Public attitudes toward DeepSeek on Chinese social media: a study based on sentiment analysis and topic modeling
摘要
DeepSeek has emerged as a prominent representative of China’s domestic large language models(LLMs), attracting widespread public attention and generating diverse discussions on social media since its release. To systematically examine public sentiment and thematic concerns surrounding DeepSeek, this study analyzes 86,008 Weibo posts collected between January 19 and March 22, 2025. After data cleaning, 59,679 valid entries were retained. A mixed-method approach was adopted, combining Latent Dirichlet Allocation (LDA) for topic modeling and a fine-tuned BERT-based classifier for sentiment analysis. The BERT model, fine-tuned on 10,000 hand-labeled posts, achieved an accuracy of 82% and was subsequently applied to the remaining unlabeled data. Topic modeling revealed nine major themes in public discourse, including chip innovation and industrial transformation, smart device ecosystem, and China–US technological competition. Sentiment analysis showed that 46.3% of the posts expressed a positive attitude, reflecting public endorsement of DeepSeek’s domestic innovation and application potential, although concerns about information security, technical feasibility, and international political dynamics were also evident.

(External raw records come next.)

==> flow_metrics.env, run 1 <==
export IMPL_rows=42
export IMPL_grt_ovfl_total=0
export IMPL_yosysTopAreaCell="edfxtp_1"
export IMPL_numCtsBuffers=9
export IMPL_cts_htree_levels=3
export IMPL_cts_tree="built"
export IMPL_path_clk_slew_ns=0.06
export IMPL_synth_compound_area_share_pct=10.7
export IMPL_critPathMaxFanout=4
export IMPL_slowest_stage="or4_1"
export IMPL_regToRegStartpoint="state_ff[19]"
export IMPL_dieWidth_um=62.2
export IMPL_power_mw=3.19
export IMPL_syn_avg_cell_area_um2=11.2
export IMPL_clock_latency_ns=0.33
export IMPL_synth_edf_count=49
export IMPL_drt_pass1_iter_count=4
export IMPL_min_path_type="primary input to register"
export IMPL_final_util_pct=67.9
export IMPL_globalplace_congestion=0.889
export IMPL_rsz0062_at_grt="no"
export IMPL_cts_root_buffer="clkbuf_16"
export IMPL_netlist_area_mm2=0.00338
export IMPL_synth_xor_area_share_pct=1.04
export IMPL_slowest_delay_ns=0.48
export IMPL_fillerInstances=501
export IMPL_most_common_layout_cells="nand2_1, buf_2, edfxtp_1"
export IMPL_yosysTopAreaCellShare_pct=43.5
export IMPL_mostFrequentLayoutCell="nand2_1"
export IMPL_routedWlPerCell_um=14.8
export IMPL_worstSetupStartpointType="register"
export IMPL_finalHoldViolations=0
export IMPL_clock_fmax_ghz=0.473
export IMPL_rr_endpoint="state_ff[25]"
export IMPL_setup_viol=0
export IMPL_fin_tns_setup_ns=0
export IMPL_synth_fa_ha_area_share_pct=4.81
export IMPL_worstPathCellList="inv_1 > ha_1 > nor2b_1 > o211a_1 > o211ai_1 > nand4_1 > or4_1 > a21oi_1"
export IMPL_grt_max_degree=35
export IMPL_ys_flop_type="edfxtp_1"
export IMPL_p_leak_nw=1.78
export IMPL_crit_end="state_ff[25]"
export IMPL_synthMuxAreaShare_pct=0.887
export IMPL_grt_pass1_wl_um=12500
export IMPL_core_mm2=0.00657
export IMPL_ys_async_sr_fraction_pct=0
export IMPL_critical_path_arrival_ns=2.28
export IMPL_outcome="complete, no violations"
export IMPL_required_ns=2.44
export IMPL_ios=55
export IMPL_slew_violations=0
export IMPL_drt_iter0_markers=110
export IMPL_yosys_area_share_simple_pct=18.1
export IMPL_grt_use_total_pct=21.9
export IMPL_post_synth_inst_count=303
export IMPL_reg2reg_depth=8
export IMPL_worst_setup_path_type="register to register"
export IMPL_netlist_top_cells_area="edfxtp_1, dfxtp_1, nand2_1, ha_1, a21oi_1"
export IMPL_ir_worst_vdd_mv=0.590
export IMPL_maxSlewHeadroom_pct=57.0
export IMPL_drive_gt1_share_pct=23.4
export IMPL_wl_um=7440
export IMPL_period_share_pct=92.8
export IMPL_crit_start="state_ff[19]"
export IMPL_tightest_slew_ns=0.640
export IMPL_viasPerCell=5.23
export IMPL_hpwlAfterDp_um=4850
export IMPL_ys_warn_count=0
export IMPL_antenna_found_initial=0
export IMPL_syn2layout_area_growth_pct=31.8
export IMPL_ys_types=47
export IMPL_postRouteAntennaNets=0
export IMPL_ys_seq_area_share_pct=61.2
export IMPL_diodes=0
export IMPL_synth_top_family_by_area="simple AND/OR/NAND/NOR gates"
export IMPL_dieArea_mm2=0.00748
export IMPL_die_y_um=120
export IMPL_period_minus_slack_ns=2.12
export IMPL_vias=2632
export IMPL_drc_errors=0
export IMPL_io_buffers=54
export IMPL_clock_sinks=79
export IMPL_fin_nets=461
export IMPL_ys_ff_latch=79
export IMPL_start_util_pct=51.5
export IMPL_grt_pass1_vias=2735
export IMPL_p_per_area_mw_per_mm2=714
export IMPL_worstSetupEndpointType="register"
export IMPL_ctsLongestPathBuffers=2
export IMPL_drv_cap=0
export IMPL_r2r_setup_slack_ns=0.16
**src/rtl/ita_pkg.sv**
```systemverilog
package ita_pkg;

    localparam int unsigned VALUE_W = 32;
    localparam int unsigned DIGITS  = 10;
    localparam int unsigned BCD_W   = 4 * DIGITS;

    localparam logic [7:0] CHAR_ZERO     = 8'h30;
    localparam logic [7:0] CHAR_MINUS    = 8'h2D;
    localparam logic [7:0] CHAR_ERROR    = 8'h00;
    localparam logic [7:0] NEED_SIGNED   = 8'd12;
    localparam logic [7:0] NEED_UNSIGNED = 8'd11;

    typedef enum logic [1:0] {
        CV_IDLE,
        CV_SHIFT,
        CV_TRIM,
        CV_DONE
    } cv_state_t;

    typedef enum logic [2:0] {
        EM_IDLE,
        EM_ERR,
        EM_SIGN,
        EM_PAD,
        EM_DIGIT
    } em_state_t;

    typedef struct packed {
        logic [BCD_W-1:0] bcd;   // digits, most significant nibble on top
        logic [3:0]       cnt;   // number of digits
        logic             neg;
        logic [4:0]       pad;
        logic [4:0]       total;
        logic             err;
    } job_t;

endpackage

```
**src/rtl/ita_conv.sv**
```systemverilog
module ita_conv #(
    parameter int MAX_PAD_WIDTH = 31
) (
    input  logic          clk,
    input  logic          rst_n,
    input  logic          in_valid,
    output logic          in_ready,
    input  logic [31:0]   value_bits,
    input  logic          is_signed,
    input  logic [7:0]    dest_size,
    input  logic [4:0]    min_width,
    input  logic          zero_pad,
    output logic          job_valid,
    input  logic          job_ready,
    output ita_pkg::job_t job
);

    localparam int PadCap = (MAX_PAD_WIDTH < 31) ? MAX_PAD_WIDTH : 31;

    ita_pkg::cv_state_t state_reg, state_next;

    logic [ita_pkg::VALUE_W-1:0] bin_reg, bin_next;
    logic [ita_pkg::BCD_W-1:0]   bcd_reg, bcd_next;
    logic [4:0]                  step_reg, step_next;
    logic [3:0]                  cnt_reg, cnt_next;
    logic                        neg_reg, neg_next;
    logic                        small_reg, small_next;
    logic [4:0]                  mw_reg, mw_next;
    logic                        zp_reg, zp_next;
    logic [7:0]                  ds_reg, ds_next;

    logic                        accept;
    logic                        neg_in;
    logic [7:0]                  need;
    logic [4:0]                  mw_clamped;
    logic [ita_pkg::BCD_W-1:0]   bcd_adj;
    logic [4:0]                  len;
    logic                        padding;

    assign in_ready = (state_reg == ita_pkg::CV_IDLE);
    assign accept   = in_valid && in_ready;
    assign neg_in   = is_signed && value_bits[31];
    assign need     = is_signed ? ita_pkg::NEED_SIGNED : ita_pkg::NEED_UNSIGNED;
    assign mw_clamped = (min_width > 5'(PadCap)) ? 5'(PadCap) : min_width;

    // add-3 correction on each BCD digit before the shift
    always_comb
    begin
        for (int d = 0; d < ita_pkg::DIGITS; d++)
        begin
            if (bcd_reg[4*d +: 4] >= 4'd5)
                bcd_adj[4*d +: 4] = bcd_reg[4*d +: 4] + 4'd3;
            else
                bcd_adj[4*d +: 4] = bcd_reg[4*d +: 4];
        end
    end

    always_comb
    begin
        state_next = state_reg;
        unique case (state_reg)
            ita_pkg::CV_IDLE:
                if (accept)
                    state_next = (dest_size < need) ? ita_pkg::CV_DONE : ita_pkg::CV_SHIFT;
            ita_pkg::CV_SHIFT:
                if (step_reg == 5'd31)
                    state_next = ita_pkg::CV_TRIM;
            ita_pkg::CV_TRIM:
                if (!(cnt_reg > 4'd1 && bcd_reg[ita_pkg::BCD_W-1 -: 4] == 4'd0))
                    state_next = ita_pkg::CV_DONE;
            ita_pkg::CV_DONE:
                if (job_ready)
                    state_next = ita_pkg::CV_IDLE;
            default:
                state_next = ita_pkg::CV_IDLE;
        endcase
    end

    always_comb
    begin
        bin_next   = bin_reg;
        bcd_next   = bcd_reg;
        step_next  = step_reg;
        cnt_next   = cnt_reg;
        neg_next   = neg_reg;
        small_next = small_reg;
        mw_next    = mw_reg;
        zp_next    = zp_reg;
        ds_next    = ds_reg;
        unique case (state_reg)
            ita_pkg::CV_IDLE:
                if (accept)
                begin
                    bin_next   = neg_in ? (32'd0 - value_bits) : value_bits;
                    bcd_next   = '0;
                    step_next  = 5'd0;
                    cnt_next   = 4'(ita_pkg::DIGITS);
                    neg_next   = neg_in;
                    small_next = (dest_size < need);
                    mw_next    = mw_clamped;
                    zp_next    = zero_pad;
                    ds_next    = dest_size;
                end
            ita_pkg::CV_SHIFT:
            begin
                bcd_next  = {bcd_adj[ita_pkg::BCD_W-2:0], bin_reg[ita_pkg::VALUE_W-1]};
                bin_next  = {bin_reg[ita_pkg::VALUE_W-2:0], 1'b0};
                step_next = step_reg + 5'd1;
            end
            ita_pkg::CV_TRIM:
                if (cnt_reg > 4'd1 && bcd_reg[ita_pkg::BCD_W-1 -: 4] == 4'd0)
                begin
                    bcd_next = {bcd_reg[ita_pkg::BCD_W-5:0], 4'd0};
                    cnt_next = cnt_reg - 4'd1;
                end
            ita_pkg::CV_DONE:
            begin
            end
            default:
            begin
            end
        endcase
    end

    assign len     = {1'b0, cnt_reg} + {4'd0, neg_reg};
    assign padding = zp_reg && (len < mw_reg);

    assign job_valid = (state_reg == ita_pkg::CV_DONE);
    assign job.bcd   = bcd_reg;
    assign job.cnt   = cnt_reg;
    assign job.neg   = neg_reg;
    assign job.pad   = padding ? (mw_reg - len) : 5'd0;
    assign job.total = padding ? mw_reg : len;
    assign job.err   = small_reg || (padding && ({3'd0, mw_reg} >= ds_reg));

    always_ff @(posedge clk or negedge rst_n)
    begin
        if (!rst_n)
            state_reg <= ita_pkg::CV_IDLE;
        else
            state_reg <= state_next;
    end

    always_ff @(posedge clk)
    begin
        bin_reg   <= bin_next;
        bcd_reg   <= bcd_next;
        step_reg  <= step_next;
        cnt_reg   <= cnt_next;
        neg_reg   <= neg_next;
        small_reg <= small_next;
        mw_reg    <= mw_next;
        zp_reg    <= zp_next;
        ds_reg    <= ds_next;
    end

endmodule

```
**src/rtl/ita_emit.sv**
```systemverilog
module ita_emit (
    input  logic          clk,
    input  logic          rst_n,
    input  logic          job_valid,
    output logic          job_ready,
    input  ita_pkg::job_t job,
    output logic          m_tvalid,
    input  logic          m_tready,
    output logic [15:0]   m_tdata,
    output logic          m_tlast,
    output logic          m_tuser
);

    ita_pkg::em_state_t state_reg, state_next;

    logic [ita_pkg::BCD_W-1:0] bcd_reg, bcd_next;
    logic [3:0]                cnt_reg, cnt_next;
    logic [4:0]                pad_reg, pad_next;
    logic [4:0]                total_reg, total_next;

    logic       valid_reg, valid_next;
    logic [7:0] char_reg, char_next;
    logic       last_reg, last_next;
    logic [4:0] len_reg, len_next;
    logic       err_reg, err_next;

    logic       take;
    logic       fire;
    logic [3:0] top_digit;

    assign job_ready = (state_reg == ita_pkg::EM_IDLE);
    assign take      = job_valid && job_ready;
    assign fire      = (state_reg != ita_pkg::EM_IDLE) && (!valid_reg || m_tready);
    assign top_digit = bcd_reg[ita_pkg::BCD_W-1 -: 4];

    always_comb
    begin
        state_next = state_reg;
        unique case (state_reg)
            ita_pkg::EM_IDLE:
                if (take)
                begin
                    if (job.err)
                        state_next = ita_pkg::EM_ERR;
                    else if (job.neg)
                        state_next = ita_pkg::EM_SIGN;
                    else if (job.pad != 5'd0)
                        state_next = ita_pkg::EM_PAD;
                    else
                        state_next = ita_pkg::EM_DIGIT;
                end
            ita_pkg::EM_ERR:
                if (fire)
                    state_next = ita_pkg::EM_IDLE;
            ita_pkg::EM_SIGN:
                if (fire)
                    state_next = (pad_reg != 5'd0) ? ita_pkg::EM_PAD : ita_pkg::EM_DIGIT;
            ita_pkg::EM_PAD:
                if (fire && pad_reg == 5'd1)
                    state_next = ita_pkg::EM_DIGIT;
            ita_pkg::EM_DIGIT:
                if (fire && cnt_reg == 4'd1)
                    state_next = ita_pkg::EM_IDLE;
            default:
                state_next = ita_pkg::EM_IDLE;
        endcase
    end

    always_comb
    begin
        bcd_next   = bcd_reg;
        cnt_next   = cnt_reg;
        pad_next   = pad_reg;
        total_next = total_reg;
        char_next  = char_reg;
        last_next  = last_reg;
        len_next   = len_reg;
        err_next   = err_reg;
        valid_next = valid_reg && !m_tready;
        if (fire)
        begin
            valid_next = 1'b1;
            last_next  = 1'b0;
            len_next   = 5'd0;
            err_next   = 1'b0;
        end
        unique case (state_reg)
            ita_pkg::EM_IDLE:
                if (take)
                begin
                    bcd_next   = job.bcd;
                    cnt_next   = job.cnt;
                    pad_next   = job.pad;
                    total_next = job.total;
                end
            ita_pkg::EM_ERR:
                if (fire)
                begin
                    char_next = ita_pkg::CHAR_ERROR;
                    last_next = 1'b1;
                    err_next  = 1'b1;
                end
            ita_pkg::EM_SIGN:
                if (fire)
                    char_next = ita_pkg::CHAR_MINUS;
            ita_pkg::EM_PAD:
                if (fire)
                begin
                    char_next = ita_pkg::CHAR_ZERO;
                    pad_next  = pad_reg - 5'd1;
                end
            ita_pkg::EM_DIGIT:
                if (fire)
                begin
                    char_next = ita_pkg::CHAR_ZERO + {4'd0, top_digit};
                    bcd_next  = {bcd_reg[ita_pkg::BCD_W-5:0], 4'd0};
                    cnt_next  = cnt_reg - 4'd1;
                    if (cnt_reg == 4'd1)
                    begin
                        last_next = 1'b1;
                        len_next  = total_reg;
                    end
                end
            default:
            begin
            end
        endcase
    end

    assign m_tvalid = valid_reg;
    assign m_tdata  = {3'd0, len_reg, char_reg};
    assign m_tlast  = last_reg;
    assign m_tuser  = err_reg;

    always_ff @(posedge clk or negedge rst_n)
    begin
        if (!rst_n)
        begin
            state_reg <= ita_pkg::EM_IDLE;
            valid_reg <= 1'b0;
        end
        else
        begin
            state_reg <= state_next;
            valid_reg <= valid_next;
        end
    end

    always_ff @(posedge clk)
    begin
        bcd_reg   <= bcd_next;
        cnt_reg   <= cnt_next;
        pad_reg   <= pad_next;
        total_reg <= total_next;
        char_reg  <= char_next;
        last_reg  <= last_next;
        len_reg   <= len_next;
        err_reg   <= err_next;
    end

endmodule

```
**src/rtl/integer_to_decimal_ascii.sv**
```systemverilog
// Converts a 32-bit value, signed or unsigned, to decimal ASCII, one character
// per output word with tlast on the final one and the text length beside it.
// A converter shifts the value one bit per cycle through a ten-digit BCD register,
// then drops leading zero digits one per cycle and hands the digits to an emitter.
// The emitter writes one character per cycle unless the receiver stalls (sign,
// pad zeros, digits), at most 31 per item, while the converter already works on
// the next item. A destination too small for the widest text yields a single
// error word (tuser set, character and length zero) without waiting for the
// conversion; one too small for the padded text yields the same word after it.
module integer_to_decimal_ascii #(
    parameter int MAX_PAD_WIDTH = 31
) (
    input  logic        clk,
    input  logic        rst_n,
    input  logic        s_tvalid,
    output logic        s_tready,
    // value_bits[31:0], is_signed[32], dest_size[40:33], min_width[45:41],
    // zero_pad[46], zero[47]
    input  logic [47:0] s_tdata,
    output logic        m_tvalid,
    input  logic        m_tready,
    // character[7:0], text_length[12:8], zero[15:13]
    output logic [15:0] m_tdata,
    output logic        m_tlast,
    // error[0]
    output logic        m_tuser
);

    logic          job_valid;
    logic          job_ready;
    ita_pkg::job_t job;

    ita_conv #(
        .MAX_PAD_WIDTH(MAX_PAD_WIDTH)
    ) u_conv (
        .clk       (clk),
        .rst_n     (rst_n),
        .in_valid  (s_tvalid),
        .in_ready  (s_tready),
        .value_bits(s_tdata[31:0]),
        .is_signed (s_tdata[32]),
        .dest_size (s_tdata[40:33]),
        .min_width (s_tdata[45:41]),
        .zero_pad  (s_tdata[46]),
        .job_valid (job_valid),
        .job_ready (job_ready),
        .job       (job)
    );

    ita_emit u_emit (
        .clk      (clk),
        .rst_n    (rst_n),
        .job_valid(job_valid),
        .job_ready(job_ready),
        .job      (job),
        .m_tvalid (m_tvalid),
        .m_tready (m_tready),
        .m_tdata  (m_tdata),
        .m_tlast  (m_tlast),
        .m_tuser  (m_tuser)
    );

endmodule

```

Additionally, major events significantly influenced emotional fluctuations, with peaks in public attention observed on January 27 and March 19. These findings offer empirical insights for policymakers, developers, and the broader public into public acceptance, key concerns, and potential risks associated with emerging AI technologies, and support the formulation of informed strategies for technology governance, user engagement, and product optimization.